Title: Role of pendant proton relays and proton-coupled electron transfer on the hydrogen evolution reaction by nickel hangman porphyrins

Journal Article · Wed Oct 08 00:00:00 EDT 2014 · Proceedings of the National Academy of Sciences of the United States of America

DOI:https://doi.org/10.1073/pnas.1414908111· OSTI ID:1348826

Bediako, D. Kwabena ^[1]; Solis, Brian H. ^[2]; Dogutan, Dilek K. ^[1]; Roubelakis, Manolis M. ^[1]; Maher, Andrew G. ^[1]; Lee, Chang Hoon ^[1]; Chambers, Matthew B. ^[1]; Hammes-Schiffer, Sharon ^[2]; Nocera, Daniel G. ^[1]

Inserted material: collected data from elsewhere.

What follows belongs to an exercise in optimizing a design on an open flow for small area; a production flow would make more cautious choices.
Function was checked by simulation only, so behaviour that the tests miss may differ from the original.
Power is estimated from default activity; no workload was simulated.

==> run C: inputs <==
// wbuart
module	wbuart(i_clk, i_rst,
		i_wb_cyc, i_wb_stb, i_wb_we, i_wb_addr, i_wb_data,
			o_wb_ack, o_wb_stall, o_wb_data,
		i_uart_rx, o_uart_tx, i_cts_n, o_rts_n,
		o_uart_rx_int, o_uart_tx_int,
		o_uart_rxfifo_int, o_uart_txfifo_int);
==> module rxuart, before the edit <==
module rxuart(i_clk, i_reset, i_setup, i_uart_rx, o_wr, o_data, o_break,
			o_parity_err, o_frame_err, o_ck_uart);
	input	wire		i_clk, i_reset;
	input	wire	[29:0]	i_setup;
	input	wire		i_uart_rx;
	output	reg		o_wr;
	output	reg	[7:0]	o_data;
	output	reg		o_break;
	output	reg		o_parity_err, o_frame_err;
	output	wire		o_ck_uart;
	reg	[15:0]	r_baud;
	reg	[3:0]	state;
	wire	[1:0]	data_bits   = i_setup[29:28];
	wire		dblstop     = i_setup[27];
	wire		use_parity  = i_setup[26];
	wire		fixd_parity = i_setup[25];
	wire		parity_even = i_setup[24];
	wire	[19:0]	break_condition = { r_baud, 4'h0 };
	reg	[15:0]	baud_counter;
	reg		zero_baud_counter;
	reg	q_uart, qq_uart, ck_uart;
	always @(posedge i_clk)
	begin
		q_uart <= i_uart_rx;
		qq_uart <= q_uart;
		ck_uart <= qq_uart;
	end
	assign	o_ck_uart = ck_uart;
	reg	[19:0]	chg_counter;
	wire		chg_done = (chg_counter >= break_condition);
	always @(posedge i_clk)
		if (i_reset)
			chg_counter <= 20'h0;
		else if (qq_uart != ck_uart)
			chg_counter <= 20'h0;
		else if (!chg_done)
			chg_counter <= chg_counter + 20'h1;
	always @(posedge i_clk)
		o_break <= chg_done && !ck_uart;
	reg	line_synch;
	always @(posedge i_clk)
		line_synch <= chg_done && ck_uart;
	reg	half_baud_time;
	always @(posedge i_clk)
		half_baud_time <= (!ck_uart) && (r_baud[15:1] != 15'h0)
			&& ((chg_counter + 20'h1) >= { 5'h0, r_baud[15:1] });
	always @(posedge i_clk)
		if (state >= 4'he)
			r_baud <= i_setup[15:0];
	always @(posedge i_clk)
	begin
		if (i_reset)
			state <= 4'he;
		else if (state == 4'he)
		begin
			if (line_synch)
				state <= 4'hf;
		end else if (o_break)
			state <= 4'hd;
		else if (state == 4'hd)
		begin
			if (ck_uart)
				state <= 4'hf;
		end else if (state == 4'hf)
		begin
			if ((!ck_uart)&&(half_baud_time))
				state <= { 2'b00, data_bits };
		end else if (zero_baud_counter)
		begin
			if (state < 4'h7)
				state <= state + 1;
			else if (state == 4'h7)
				state <= (use_parity) ? 4'h8:4'h9;
			else if (state == 4'h8)
				state <= 4'h9;
			else if (state == 4'h9)
			begin
				if (!ck_uart)
					state <= 4'he;
				else if (dblstop)
					state <= 4'ha;
				else
					state <= 4'hf;
			end else begin
				if (!ck_uart)
					state <= 4'he;
				else
					state <= 4'hf;
			end
		end
	end
	reg	[7:0]	data_reg;
	always @(posedge i_clk)
		if ((zero_baud_counter)&&(state == 4'h9))
			case (data_bits)
			2'b00: data_reg <= data_reg;
			2'b01: data_reg <= { 1'b0, data_reg[7:1] };
			2'b10: data_reg <= { 2'b0, data_reg[7:2] };
			2'b11: data_reg <= { 3'b0, data_reg[7:3] };
			endcase
		else if ((zero_baud_counter)&&(state != 4'h8))
			data_reg <= { ck_uart, data_reg[7:1] };
	reg		calc_parity;
	always @(posedge i_clk)
		if (state == 4'hf)
			calc_parity <= 0;
		else if (zero_baud_counter)
			calc_parity <= calc_parity ^ ck_uart;
	always @(posedge i_clk)
		if ((zero_baud_counter)&&(state == 4'h8))
		begin
			if (fixd_parity)
				o_parity_err <= (ck_uart ^ parity_even);
			else if (parity_even)
				o_parity_err <= (calc_parity != ck_uart);
			else
				o_parity_err <= (calc_parity == ck_uart);
		end else if (state >= 4'hd)
			o_parity_err <= 1'b0;
	always @(posedge i_clk)
		if ((zero_baud_counter)&&((state == 4'h9)
						||(state == 4'ha)))
			o_frame_err <= (o_frame_err)||(!ck_uart);
		else if ((zero_baud_counter)||(state >= 4'hd))
			o_frame_err <= 1'b0;
	reg	pre_wr, data_ev;
	always @(posedge i_clk)
		if (i_reset)
			pre_wr <= 1'b0;
		else if ((zero_baud_counter)&&(state == 4'h9))
			pre_wr <= 1'b1;
		else if ((zero_baud_counter)||(state == 4'hf))
			pre_wr <= 1'b0;
	always @(posedge i_clk)
		data_ev <= (i_reset)||((zero_baud_counter)&&(state == 4'h9));
	always @(posedge i_clk)
		if (data_ev)
			o_data <= (pre_wr) ? data_reg : 8'h00;
	always @(posedge i_clk)
		if ((zero_baud_counter)||(state == 4'hf))
			o_wr <= (pre_wr)&&(!i_reset);
		else
			o_wr <= 1'b0;
	always @(posedge i_clk)
		if ((i_reset)||(zero_baud_counter)||(state >= 4'hd))
			baud_counter <= r_baud;
		else
			baud_counter <= baud_counter - 16'h1;
	always @(posedge i_clk)
		if (state == 4'hf)
			zero_baud_counter <= 1'b0;
		else
			zero_baud_counter <= (baud_counter == 16'h2);
endmodule
Settings: LEC_CHECK=0, CAP_MARGIN=20, CORE_MARGIN=2, CORE_UTILIZATION=40, SLEW_MARGIN=20; clock period 10.0 ns.
run.sh (not shown) runs the stock make flow with config.mk's settings and CLKGATE_MAP_FILE= SYNTH_SCRIPT=/design/flow/synth_recipe.tcl, a recipe that flattens the netlist after the stock synthesis.
==> inputs of run E, as changes to run C <==
--- a/flow/design.v
+++ b/flow/design.v
@@ -150,14 +150,13 @@
 	output	reg		o_break;
 	output	reg		o_parity_err, o_frame_err;
 	output	wire		o_ck_uart;
-	reg	[15:0]	r_baud;
 	reg	[3:0]	state;
+	wire	[15:0]	r_baud_in = i_setup[15:0];
 	wire	[1:0]	data_bits   = i_setup[29:28];
 	wire		dblstop     = i_setup[27];
 	wire		use_parity  = i_setup[26];
 	wire		fixd_parity = i_setup[25];
 	wire		parity_even = i_setup[24];
-	wire	[19:0]	break_condition = { r_baud, 4'h0 };
 	reg	[15:0]	baud_counter;
 	reg		zero_baud_counter;
 	reg	q_uart, qq_uart, ck_uart;
@@ -168,15 +167,27 @@
 		ck_uart <= qq_uart;
 	end
 	assign	o_ck_uart = ck_uart;
-	reg	[19:0]	chg_counter;
-	wire		chg_done = (chg_counter >= break_condition);
+	reg	[19:0]	chg_count;
+	reg		cmp_break, cmp_half, chg_restart, rb_zero, rb_one;
+	wire		chg_done = (chg_restart) ? rb_zero : cmp_break;
+	wire		half_ok  = (chg_restart) ? rb_one  : cmp_half;
+	wire		restart = (i_reset)||(qq_uart != ck_uart);
+	wire	[19:0]	chg_next = (restart) ? 20'h1
+				: ((chg_done) ? chg_count : chg_count + 20'h1);
 	always @(posedge i_clk)
-		if (i_reset)
-			chg_counter <= 20'h0;
-		else if (qq_uart != ck_uart)
-			chg_counter <= 20'h0;
-		else if (!chg_done)
-			chg_counter <= chg_counter + 20'h1;
+	begin
+		chg_count   <= chg_next;
+		chg_restart <= restart;
+		cmp_break   <= (chg_next > { r_baud_in, 4'h0 });
+		cmp_half    <= (r_baud_in[15:1] != 15'h0)
+				&& (chg_next >= { 5'h0, r_baud_in[15:1] });
+	end
+	always @(posedge i_clk)
+		if (state >= 4'he)
+		begin
+			rb_zero <= (r_baud_in == 16'h0);
+			rb_one  <= (r_baud_in[15:1] == 15'h1);
+		end
 	always @(posedge i_clk)
 		o_break <= chg_done && !ck_uart;
 	reg	line_synch;
@@ -184,11 +195,7 @@
 		line_synch <= chg_done && ck_uart;
 	reg	half_baud_time;
 	always @(posedge i_clk)
-		half_baud_time <= (!ck_uart) && (r_baud[15:1] != 15'h0)
-			&& ((chg_counter + 20'h1) >= { 5'h0, r_baud[15:1] });
-	always @(posedge i_clk)
-		if (state >= 4'he)
-			r_baud <= i_setup[15:0];
+		half_baud_time <= (!ck_uart) && half_ok;
 	always @(posedge i_clk)
 	begin
 		if (i_reset)
@@ -233,15 +240,14 @@
 	end
 	reg	[7:0]	data_reg;
 	always @(posedge i_clk)
-		if ((zero_baud_counter)&&(state == 4'h9))
+		if ((zero_baud_counter)&&(state != 4'h8)
+				&&(state != 4'h9))
 			case (data_bits)
-			2'b00: data_reg <= data_reg;
-			2'b01: data_reg <= { 1'b0, data_reg[7:1] };
-			2'b10: data_reg <= { 2'b0, data_reg[7:2] };
-			2'b11: data_reg <= { 3'b0, data_reg[7:3] };
+			2'b00: data_reg <= { ck_uart, data_reg[7:1] };
+			2'b01: data_reg <= { 1'b0, ck_uart, data_reg[6:1] };
+			2'b10: data_reg <= { 2'b0, ck_uart, data_reg[5:1] };
+			2'b11: data_reg <= { 3'b0, ck_uart, data_reg[4:1] };
 			endcase
-		else if ((zero_baud_counter)&&(state != 4'h8))
-			data_reg <= { ck_uart, data_reg[7:1] };
 	reg		calc_parity;
 	always @(posedge i_clk)
 		if (state == 4'hf)
@@ -285,7 +291,7 @@
 			o_wr <= 1'b0;
 	always @(posedge i_clk)
 		if ((i_reset)||(zero_baud_counter)||(state >= 4'hd))
-			baud_counter <= r_baud;
+			baud_counter <= r_baud_in;
 		else
 			baud_counter <= baud_counter - 16'h1;
 	always @(posedge i_clk)
==> flow/flow/run.sh (new file) <==
#!/bin/bash
# Standard ORFS layout with two changes: ports get the smallest buffer
# (sky130_fd_sc_hd__buf_1), and clock tree synthesis clusters the sinks
# without dummy loads.  All of ORFS's output goes to standard.log here and
# to the per-step logs under orfs/logs/.
set -euo pipefail
export BUFFER_PORTS_ARGS="-buffer_cell sky130_fd_sc_hd__buf_1"
export CTS_ARGS="-sink_clustering_enable -repair_clock_nets -dont_use_dummy_load -sink_clustering_size 16 -sink_clustering_max_diameter 70 -buf_list sky130_fd_sc_hd__clkbuf_8"
export RECOVER_POWER=100
bash standard.sh > standard.log 2>&1
==> flow/standard.sh (new file) <==
#!/bin/bash
# synth_recipe.tcl (not shown) runs the flow's synth.tcl, then flattens the netlist and writes it again
# the make line also repeats each setting of config.mk as NAME=value (left out here)
make -C /OpenROAD-flow-scripts/flow DESIGN_CONFIG=/design/flow/config.mk WORK_HOME=/design/flow/orfs CLKGATE_MAP_FILE= SYNTH_SCRIPT=/design/flow/synth_recipe.tcl "${@:-finish}"
CORE_UTILIZATION = 75   (was 40)
removed: flow/run.sh
==> notes <==
- Run E completed, yet does not pass: capacitance limit, slew limit. Run C completed with no timing, DRC or antenna violations.
- Against run C, the setup slack of run E is worse by 1.3 ns.
- Against run C, the non-clock buffer count of run E is lower by 3.
- Against run C, the utilization of run E is higher by 34 points.
- In run E the synthesized cell count is smaller than in run C, by about 5.5%.
- Clock power: run E is lower than run C (53%).
- Wire length: run E is lower than run C (11%).
- In run C the first-iteration DRC count is lower than in run E, by 27%.
- Flip-flop and latch count: run E is lower than run C (11).
- Against run C, the final area of run E is smaller by 12%.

Harvard Univ., Cambridge, MA (United States)
Univ. of Illinois at Urbana-Champaign, Urbana, IL (United States)

Here, the hangman motif provides mechanistic insights into the role of pendant proton relays in governing proton-coupled electron transfer (PCET) involved in the hydrogen evolution reaction (HER). We now show improved HER activity of Ni compared with Co hangman porphyrins. Cyclic voltammogram data and simulations, together with computational studies using density functional theory, implicate a shift in electrokinetic zone between Co and Ni hangman porphyrins due to a change in the PCET mechanism. Unlike the Co hangman porphyrin, the Ni hangman porphyrin does not require reduction to the formally metal(0) species before protonation by weak acids in acetonitrile. We conclude that protonation likely occurs at the Ni(I) state followed by reduction, in a stepwise proton transfer–electron transfer pathway. Spectroelectrochemical and computational studies reveal that upon reduction of the Ni(II) compound, the first electron is transferred to a metal-based orbital, whereas the second electron is transferred to a molecular orbital on the porphyrin ring.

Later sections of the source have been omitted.